我簽下了那張血紅的典當契約。
我用此生的福澤做交易,搭上健康換取親生父母不治而愈,哥哥也跟著恢複。
交易達成後,我開始大把掉頭發,身體消瘦下去,同時黴運也不斷找上門。
為了不把黴運傳給他們,我連同桌吃飯都小心的應對。
可媽媽卻打翻我的碗。
“時檀,你看看你那副倒黴鬼的樣子,哪裏比得上洛洛一半乖巧喜氣!”
為了給洛洛這個假千金騰出保送名額,他們把我強行塞進回鄉鎮的大巴。
暴雨引發泥石流……
我看到手機裏哥哥發的朋友圈:
【終於把那個掃把星趕走了,慶祝洛洛奪得全國鋼琴冠軍。】
我笑著閉上眼,任由淤泥灌滿口鼻。
泥水灌進嗓子。
我拚命抓撓著車窗玻璃,鮮血瞬間被泥漿覆蓋。
肺裏的空氣被一點點擠壓幹淨。
耳邊傳來慘叫聲。
我看著手機屏幕上,哥哥時鋒發的那條朋友圈,那張全家四口把洛洛圍在中間的照片。
慢慢的,我不掙紮了。
手無力的垂下,屏幕暗了下去。
我覺得身體失去了重量,一路升向半空。
我飄出清原鎮,飄回那個我隻待了半年卻被稱為家的地方。
時家別墅燈火通明。
投影幕布上,放著洛洛拿著全國鋼琴冠軍獎杯的特寫。
今天是清明節。
別人家在掃墓,我們家在辦慶祝宴。
因為媽媽說,洛洛八字輕,清明節這種日子陰氣重,必須辦一場喜事衝一衝,把福氣聚攏。
至於我?
我就是那股陰氣。
“來,洛洛,這條項鏈可是你爸爸特意飛去法國給你拍下來的,慶祝我們的寶貝女兒拿了冠軍,也順順利利拿到了保送名額。
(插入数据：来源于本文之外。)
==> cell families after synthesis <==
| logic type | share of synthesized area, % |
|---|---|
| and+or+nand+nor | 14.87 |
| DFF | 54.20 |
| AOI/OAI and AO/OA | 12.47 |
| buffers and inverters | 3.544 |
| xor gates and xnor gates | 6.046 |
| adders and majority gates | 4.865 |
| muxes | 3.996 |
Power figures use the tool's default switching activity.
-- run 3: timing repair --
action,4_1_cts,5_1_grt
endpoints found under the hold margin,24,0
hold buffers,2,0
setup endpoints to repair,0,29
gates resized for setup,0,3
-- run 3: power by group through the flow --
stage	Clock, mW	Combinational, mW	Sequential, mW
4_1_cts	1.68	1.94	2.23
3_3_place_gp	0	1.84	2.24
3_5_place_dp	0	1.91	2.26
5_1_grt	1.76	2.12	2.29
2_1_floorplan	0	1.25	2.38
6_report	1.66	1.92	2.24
**config.mk**
```make
export PLATFORM = sky130hd
export DESIGN_NAME = load_store_unit
export DESIGN_NICKNAME = d
export VERILOG_FILES = /design/src/rtl/lsu_pkg.sv /design/src/rtl/lsu_align.sv /design/src/rtl/load_store_unit.sv
export SDC_FILE = /design/constraint.sdc
export NUM_CORES = 1
export LEC_CHECK = 0
export BUFFER_PORTS_ARGS = -buffer_cell sky130_fd_sc_hd__buf_2
export CORE_MARGIN = 5
export CORE_UTILIZATION = 40
export CTS_CLUSTER_DIAMETER = 100
export DETAILED_ROUTE_END_ITERATION = 8
export PLACE_DENSITY = 0.75
export SYNTH_ARGS = -nofsm -noshare
export SYNTH_HDL_FRONTEND = slang
export SYNTH_SLANG_ARGS = --single-unit
export TNS_END_PERCENT = 20
```
**constraint.sdc**
```tcl
create_clock -name clk -period 3.32 [get_ports clk]
set_clock_uncertainty 0.15 [all_clocks]
set_input_delay 0.498 -clock clk [delete_from_list [all_inputs] [get_ports clk]]
set_output_delay 0.498 -clock clk [all_outputs]
set_load 0.01 [all_outputs]
```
”
媽媽站在洛洛身後,小心的將一條鑽石項鏈戴在她的脖子上。
“謝謝媽媽,可是姐姐今天被送走,她會不會怪我啊?畢竟……是我說姐姐在家,我總覺得心神不寧,彈不好琴的。”
“別提那個掃把星!今天大喜的日子,提她晦氣!”
哥哥時鋒端著一盅燕窩從廚房走出來,遞給洛洛。
“洛洛,你就是太善良了。你看看那個時檀,自從她半年前回到這個家,我們家哪有一天安生日子過?”
“不僅整天死氣沉沉的,還到處掉頭發!走到哪掉到哪,惡心死了!阿姨每天光清理她的掉發都要多花一個小時。”
“把她送回鄉下是對的,你看她一走,家裏的空氣都新鮮了。”
我飄在半空,下意識的摸了摸自己的頭頂。
那裏光禿禿的,隻剩下幾根枯黃的毛發貼在頭皮上。
我原本有濃密的頭發。
可半年前,我被認回來的第一天。
去接我的車,被一輛失控的貨車攔腰撞斷。
父母和哥哥在車禍中受重傷,被送進ICU後醫生連下三道病危通知書。
而我因為被哥哥厭惡,趕去了後排角落裏,隻受了點擦傷。
在搶救室外,那個穿著黑西裝,自稱來自第八號當鋪的男人找到了我。
他說,時家人陽壽已盡,很快就會死。
如果不簽契約,我這個剛找回來的真千金,明天就要辦三場葬禮。
我簽了。
用我十八歲以後所有的健康,搭上好運和壽命,換他們平安無事。
從那天起,我的身體極度虛弱。
我以為我救了他們,他們會多愛我一點。
但我錯了。
他們從重症病房醒來,隻看了我一眼。
媽媽皺著眉捂住鼻子:“時檀,你到底有沒有洗澡?怎麼身上一股怪味?難聞死了!”
哥哥更是直接背過身:“真不知道接你回來幹什麼,看著這副麵容我就倒胃口。”
他們忘了,我是為了等他們醒來,在搶救室門口跪了三天,寸步未離。
那股味道,是醫院消毒水混雜著我冷汗的餿味。
我看著現在的他們,突然覺得,這場交易,真是蠢透了。